▸ What the task asks
Scan the records for "layer" and copy each line that contains it.

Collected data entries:
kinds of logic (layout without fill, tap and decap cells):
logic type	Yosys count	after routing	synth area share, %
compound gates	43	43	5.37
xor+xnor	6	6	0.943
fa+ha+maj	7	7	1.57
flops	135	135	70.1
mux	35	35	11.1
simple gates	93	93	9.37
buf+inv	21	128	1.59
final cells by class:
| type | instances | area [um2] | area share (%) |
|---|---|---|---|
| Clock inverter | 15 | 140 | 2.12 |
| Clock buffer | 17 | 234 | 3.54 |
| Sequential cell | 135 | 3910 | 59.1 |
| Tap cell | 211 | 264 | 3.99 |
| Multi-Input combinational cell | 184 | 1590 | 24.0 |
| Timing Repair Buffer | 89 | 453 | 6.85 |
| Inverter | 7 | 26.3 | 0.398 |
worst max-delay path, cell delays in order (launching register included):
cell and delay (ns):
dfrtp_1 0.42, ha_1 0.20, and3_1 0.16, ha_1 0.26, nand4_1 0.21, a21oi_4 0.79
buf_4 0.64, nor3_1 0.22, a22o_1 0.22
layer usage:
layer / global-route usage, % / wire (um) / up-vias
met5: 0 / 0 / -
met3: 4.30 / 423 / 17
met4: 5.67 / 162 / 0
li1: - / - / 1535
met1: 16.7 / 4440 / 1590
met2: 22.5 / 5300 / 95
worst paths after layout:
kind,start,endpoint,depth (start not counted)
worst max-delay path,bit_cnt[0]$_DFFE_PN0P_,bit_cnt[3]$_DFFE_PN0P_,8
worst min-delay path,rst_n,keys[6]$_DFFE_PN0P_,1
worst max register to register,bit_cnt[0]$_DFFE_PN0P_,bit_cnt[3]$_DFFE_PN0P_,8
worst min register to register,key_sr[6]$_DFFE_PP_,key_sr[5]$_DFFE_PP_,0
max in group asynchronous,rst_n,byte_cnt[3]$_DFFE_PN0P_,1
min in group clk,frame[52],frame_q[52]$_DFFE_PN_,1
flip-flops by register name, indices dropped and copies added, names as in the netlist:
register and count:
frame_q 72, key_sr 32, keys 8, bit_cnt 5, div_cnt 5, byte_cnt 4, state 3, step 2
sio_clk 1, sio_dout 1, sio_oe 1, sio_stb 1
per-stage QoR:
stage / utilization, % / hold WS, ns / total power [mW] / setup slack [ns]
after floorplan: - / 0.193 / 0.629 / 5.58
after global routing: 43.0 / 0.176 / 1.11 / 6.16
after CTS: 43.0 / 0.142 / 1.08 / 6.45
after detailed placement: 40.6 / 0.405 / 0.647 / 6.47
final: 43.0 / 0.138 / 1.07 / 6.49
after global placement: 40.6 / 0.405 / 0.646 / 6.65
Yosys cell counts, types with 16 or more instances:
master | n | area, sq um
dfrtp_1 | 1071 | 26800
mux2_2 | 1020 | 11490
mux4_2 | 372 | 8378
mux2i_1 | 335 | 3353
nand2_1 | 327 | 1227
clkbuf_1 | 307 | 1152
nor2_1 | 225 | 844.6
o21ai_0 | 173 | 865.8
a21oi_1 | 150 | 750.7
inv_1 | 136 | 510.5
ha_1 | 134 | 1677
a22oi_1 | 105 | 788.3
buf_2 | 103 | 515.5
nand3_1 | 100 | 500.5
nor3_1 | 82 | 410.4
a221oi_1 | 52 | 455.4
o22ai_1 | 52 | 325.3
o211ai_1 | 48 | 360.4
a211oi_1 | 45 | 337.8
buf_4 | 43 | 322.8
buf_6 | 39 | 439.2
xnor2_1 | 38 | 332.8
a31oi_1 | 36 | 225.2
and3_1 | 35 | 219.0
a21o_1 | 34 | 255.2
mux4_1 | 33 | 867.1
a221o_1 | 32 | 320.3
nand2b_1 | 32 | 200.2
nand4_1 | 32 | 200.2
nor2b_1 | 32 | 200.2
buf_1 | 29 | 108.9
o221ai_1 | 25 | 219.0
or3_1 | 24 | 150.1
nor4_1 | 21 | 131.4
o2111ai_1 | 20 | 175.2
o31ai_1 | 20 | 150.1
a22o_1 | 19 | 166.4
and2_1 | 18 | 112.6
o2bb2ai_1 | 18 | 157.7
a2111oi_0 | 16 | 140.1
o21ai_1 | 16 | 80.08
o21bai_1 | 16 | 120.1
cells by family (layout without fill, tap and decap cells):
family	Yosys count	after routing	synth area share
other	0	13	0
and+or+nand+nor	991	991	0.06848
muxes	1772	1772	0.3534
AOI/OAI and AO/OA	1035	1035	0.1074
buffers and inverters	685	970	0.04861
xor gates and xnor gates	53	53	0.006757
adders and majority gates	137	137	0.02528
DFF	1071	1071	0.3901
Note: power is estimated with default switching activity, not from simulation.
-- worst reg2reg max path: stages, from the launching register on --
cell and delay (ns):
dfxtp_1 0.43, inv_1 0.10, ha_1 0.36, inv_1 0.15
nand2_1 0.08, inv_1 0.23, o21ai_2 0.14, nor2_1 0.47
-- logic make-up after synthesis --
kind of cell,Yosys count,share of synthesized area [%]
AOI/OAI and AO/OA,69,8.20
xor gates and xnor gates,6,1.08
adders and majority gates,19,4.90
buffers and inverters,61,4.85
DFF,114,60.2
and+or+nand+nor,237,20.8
### src/hdl/xmit_controller.sv
`timescale 1ns/1ps
`include "mac_settings.svh"

module xmit_controller import mac_pkg::*; (
    input  logic       clk,
    input  logic       rst,
    input  logic       tick_slot,
    input  logic       tick_tx,
    input  logic       xvalid,
    input  logic       xsend,
    input  logic       mx_rdy,
    input  logic       cardet,
    input  logic       ack_received,
    input  logic       ack_needed,
    input  mac_byte_t  frame_type,
    output buf_ctrl_t  buf_ctrl,
    output crc_ctrl_t  crc_ctrl,
    output logic       mx_valid,
    output logic       xrdy,
    output logic       xbusy,
    output logic       ack_sent,
    output logic [7:0] xerrcnt
);

    localparam buf_addr_t PRE = buf_addr_t'(`MAC_PREAMBLE_LEN);

    typedef enum logic [3:0] {
        IDLE, LOAD_PREAMBLE, LOAD_SFD, LOAD_DEST, LOAD_SRC, LOAD_FTYPE,
        LOAD_PAYLOAD, WAIT_DIFS, WAIT_BACKOFF, TRANSMIT, TRANSMIT_CRC, ACK_WAIT
    } state_t;

    state_t    state, state_next;

    // registered write order, one cycle behind the decision
    logic      wr_en_q;
    buf_addr_t wr_addr_q;
    byte_src_t src_q;

    buf_addr_t wr_ptr, wr_ptr_next, rd_ptr;
    logic [7:0] plen;
    logic [8:0] timer, bo_last;
    logic [4:0] backoff;
    logic [2:0] attempts;
    logic [3:0] rnd;
    logic       ack_mode;
    logic       crc_upd_q, crc_tx_q;

    logic      wr_req;
    byte_src_t wr_src;
    buf_addr_t wr_at;
    logic      rd_go, rd_rst, start_tx;
    logic      tmr_clr, tmr_inc, bo_load;
    logic      att_inc, err_inc, ack_set, ack_done, send_crc, plen_inc;

    // backoff length in slot ticks
    assign bo_last = 9'(backoff * `MAC_SLOT_TICKS) - 9'd1;

    always_comb begin
        state_next = state;
        wr_req     = 1'b0;
        wr_src     = SRC_HOST;
        wr_at      = wr_ptr;
        wr_ptr_next = wr_ptr;
        rd_go      = 1'b0;
        rd_rst     = 1'b0;
        start_tx   = 1'b0;
        tmr_clr    = 1'b0;
        tmr_inc    = 1'b0;
        bo_load    = 1'b0;
        att_inc    = 1'b0;
        err_inc    = 1'b0;
        ack_set    = 1'b0;
        ack_done   = 1'b0;
        send_crc   = 1'b0;
        plen_inc   = 1'b0;
        case (state)
            IDLE: begin
                wr_ptr_next = '0;
                rd_rst      = 1'b1;
                tmr_clr     = 1'b1;
                if (ack_needed && !ack_sent) begin
                    ack_set    = 1'b1;
                    state_next = LOAD_PREAMBLE;
                end else if (xvalid) begin
                    // host destination goes straight to its slot
                    wr_req     = 1'b1;
                    wr_src     = SRC_DEST;
                    wr_at      = PRE + 9'd1;
                    state_next = LOAD_PREAMBLE;
                end
            end
            LOAD_PREAMBLE: begin
                wr_req      = 1'b1;
                wr_src      = SRC_PREAMBLE;
                wr_ptr_next = wr_ptr + 9'd1;
                if (wr_ptr == PRE - 9'd1)
                    state_next = LOAD_SFD;
            end
            LOAD_SFD: begin
                wr_req = 1'b1;
                wr_src = SRC_SFD;
                if (ack_mode) begin
                    wr_ptr_next = wr_ptr + 9'd1;
                    state_next  = LOAD_DEST;
                end else begin
                    // skip the destination already written
                    wr_ptr_next = wr_ptr + 9'd2;
                    state_next  = LOAD_SRC;
                end
            end
            LOAD_DEST: begin
                wr_req      = 1'b1;
                wr_src      = SRC_ACK_DEST;
                wr_ptr_next = wr_ptr + 9'd1;
                state_next  = LOAD_SRC;
            end
            LOAD_SRC: begin
                wr_req      = 1'b1;
                wr_src      = SRC_MAC;
                wr_ptr_next = wr_ptr + 9'd1;
                state_next  = LOAD_FTYPE;
            end
            LOAD_FTYPE: begin
                if (ack_mode) begin
                    wr_req      = 1'b1;
                    wr_src      = SRC_ACK_FTYPE;
                    wr_ptr_next = wr_ptr + 9'd1;
                    state_next  = WAIT_DIFS;
                end else if (xvalid) begin
                    wr_req      = 1'b1;
                    wr_src      = SRC_FTYPE;
                    wr_ptr_next = wr_ptr + 9'd1;
                    state_next  = LOAD_PAYLOAD;
                end
            end
            LOAD_PAYLOAD: begin
                if (xvalid) begin
                    wr_req      = 1'b1;
                    wr_src      = SRC_HOST;
                    wr_ptr_next = wr_ptr + 9'd1;
                    plen_inc    = 1'b1;
                end
                if (xsend || (xvalid && plen == 8'(`MAC_MAX_PAYLOAD - 1)))
                    state_next = WAIT_DIFS;
            end
            WAIT_DIFS: begin
                if (tick_slot) begin
                    if (timer == 9'(`MAC_DIFS_TICKS - 1)) begin
                        tmr_clr = 1'b1;
                        if (cardet) begin
                            bo_load    = 1'b1;
                            state_next = WAIT_BACKOFF;
                        end else begin
                            start_tx   = 1'b1;
                            state_next = TRANSMIT;
                        end
                    end else begin
                        tmr_inc = 1'b1;
                    end
                end
            end
            WAIT_BACKOFF: begin
                if (tick_slot) begin
                    if (timer == bo_last) begin
                        tmr_clr = 1'b1;
                        if (cardet) begin
                            // still busy, draw a fresh backoff
                            bo_load = 1'b1;
                        end else begin
                            start_tx   = 1'b1;
                            state_next = TRANSMIT;
                        end
                    end else begin
                        tmr_inc = 1'b1;
                    end
                end
            end
            TRANSMIT: begin
                if (cardet) begin
                    tmr_clr    = 1'b1;
                    state_next = WAIT_DIFS;
                end else if (tick_tx && mx_rdy) begin
                    rd_go = 1'b1;
                    if (rd_ptr == wr_ptr - 9'd1) begin
                        if (frame_type != `MAC_FT_NOCRC)
                            state_next = TRANSMIT_CRC;
                        else
                            state_next = IDLE;
                    end
                end
            end
            TRANSMIT_CRC: begin
                if (tick_tx && mx_rdy && !cardet) begin
                    send_crc = 1'b1;
                    if (ack_mode) begin
                        ack_done   = 1'b1;
                        state_next = IDLE;
                    end else if (frame_type == `MAC_FT_ACKREQ) begin
                        tmr_clr    = 1'b1;
                        state_next = ACK_WAIT;
                    end else begin
                        state_next = IDLE;
                    end
                end
            end
            ACK_WAIT: begin
                if (tick_slot) begin
                    if (timer == 9'(`MAC_ACK_TIMEOUT - 1)) begin
                        tmr_clr = 1'b1;
                        if (ack_received) begin
                            state_next = IDLE;
                        end else if (attempts == 3'(`MAC_MAX_ATTEMPTS)) begin
                            err_inc    = 1'b1;
                            state_next = IDLE;
                        end else begin
                            att_inc    = 1'b1;
                            state_next = WAIT_DIFS;
                        end
                    end else begin
                        tmr_inc = 1'b1;
                    end
                end
            end
            default: state_next = IDLE;
        endcase
    end

    // free-running backoff source
    always_ff @(posedge clk) begin
        if (rst)
            rnd <= '0;
        else
            rnd <= rnd + 4'd1;
    end

    always_ff @(posedge clk) begin
        if (rst) begin
            state     <= IDLE;
            wr_en_q   <= 1'b0;
            wr_addr_q <= '0;
            src_q     <= SRC_PREAMBLE;
            wr_ptr    <= '0;
            rd_ptr    <= '0;
            plen      <= '0;
            timer     <= '0;
            backoff   <= 5'd1;
            attempts  <= '0;
            xerrcnt   <= '0;
            ack_mode  <= 1'b0;
            mx_valid  <= 1'b0;
            crc_upd_q <= 1'b0;
            crc_tx_q  <= 1'b0;
            ack_sent  <= 1'b0;
        end else begin
            state     <= state_next;
            wr_en_q   <= wr_req;
            wr_addr_q <= wr_at;
            src_q     <= wr_src;
            wr_ptr    <= wr_ptr_next;
            mx_valid  <= rd_go || send_crc;
            // only destination through payload feed the CRC
            crc_upd_q <= rd_go && (rd_ptr > PRE);
            crc_tx_q  <= send_crc;
            ack_sent  <= ack_done;
            if (rd_rst || start_tx)
                rd_ptr <= '0;
            else if (rd_go)
                rd_ptr <= rd_ptr + 9'd1;
            if (state == IDLE)
                plen <= '0;
            else if (plen_inc)
                plen <= plen + 8'd1;
            if (tmr_clr)
                timer <= '0;
            else if (tmr_inc)
                timer <= timer + 9'd1;
            if (bo_load)
                backoff <= {1'b0, rnd} + 5'd1;
            if (state == IDLE)
                attempts <= '0;
            else if (att_inc)
                attempts <= attempts + 3'd1;
            if (err_inc)
                xerrcnt <= xerrcnt + 8'd1;
            if (ack_set)
                ack_mode <= 1'b1;
            else if (state == IDLE)
                ack_mode <= 1'b0;
        end
    end

    always_comb begin
        buf_ctrl.write_en      = wr_en_q;
        buf_ctrl.read_en       = rd_go;
        buf_ctrl.write_address = wr_addr_q;
        buf_ctrl.read_address  = rd_ptr;
        buf_ctrl.byte_src      = src_q;
        crc_ctrl.clear         = start_tx;
        crc_ctrl.update        = crc_upd_q;
        crc_ctrl.transmit      = crc_tx_q;
    end

    assign xbusy = (state != IDLE);
    assign xrdy  = (state == IDLE && !ack_needed)
                || ((state == LOAD_FTYPE || state == LOAD_PAYLOAD) && !ack_mode);

    a_wr_rd_excl: assert property (@(posedge clk) disable iff (rst)
        !(buf_ctrl.write_en && buf_ctrl.read_en));

    // a sent byte follows a qualifying cycle outside IDLE
    a_valid_src: assert property (@(posedge clk) disable iff (rst)
        mx_valid |-> $past(xbusy && tick_tx && mx_rdy && !cardet));

    a_wr_bound: assert property (@(posedge clk) disable iff (rst)
        int'(wr_ptr) <= `MAC_PREAMBLE_LEN + 4 + `MAC_MAX_PAYLOAD);

endmodule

▸ Response to this exercise
layer usage:
layer / global-route usage, % / wire (um) / up-vias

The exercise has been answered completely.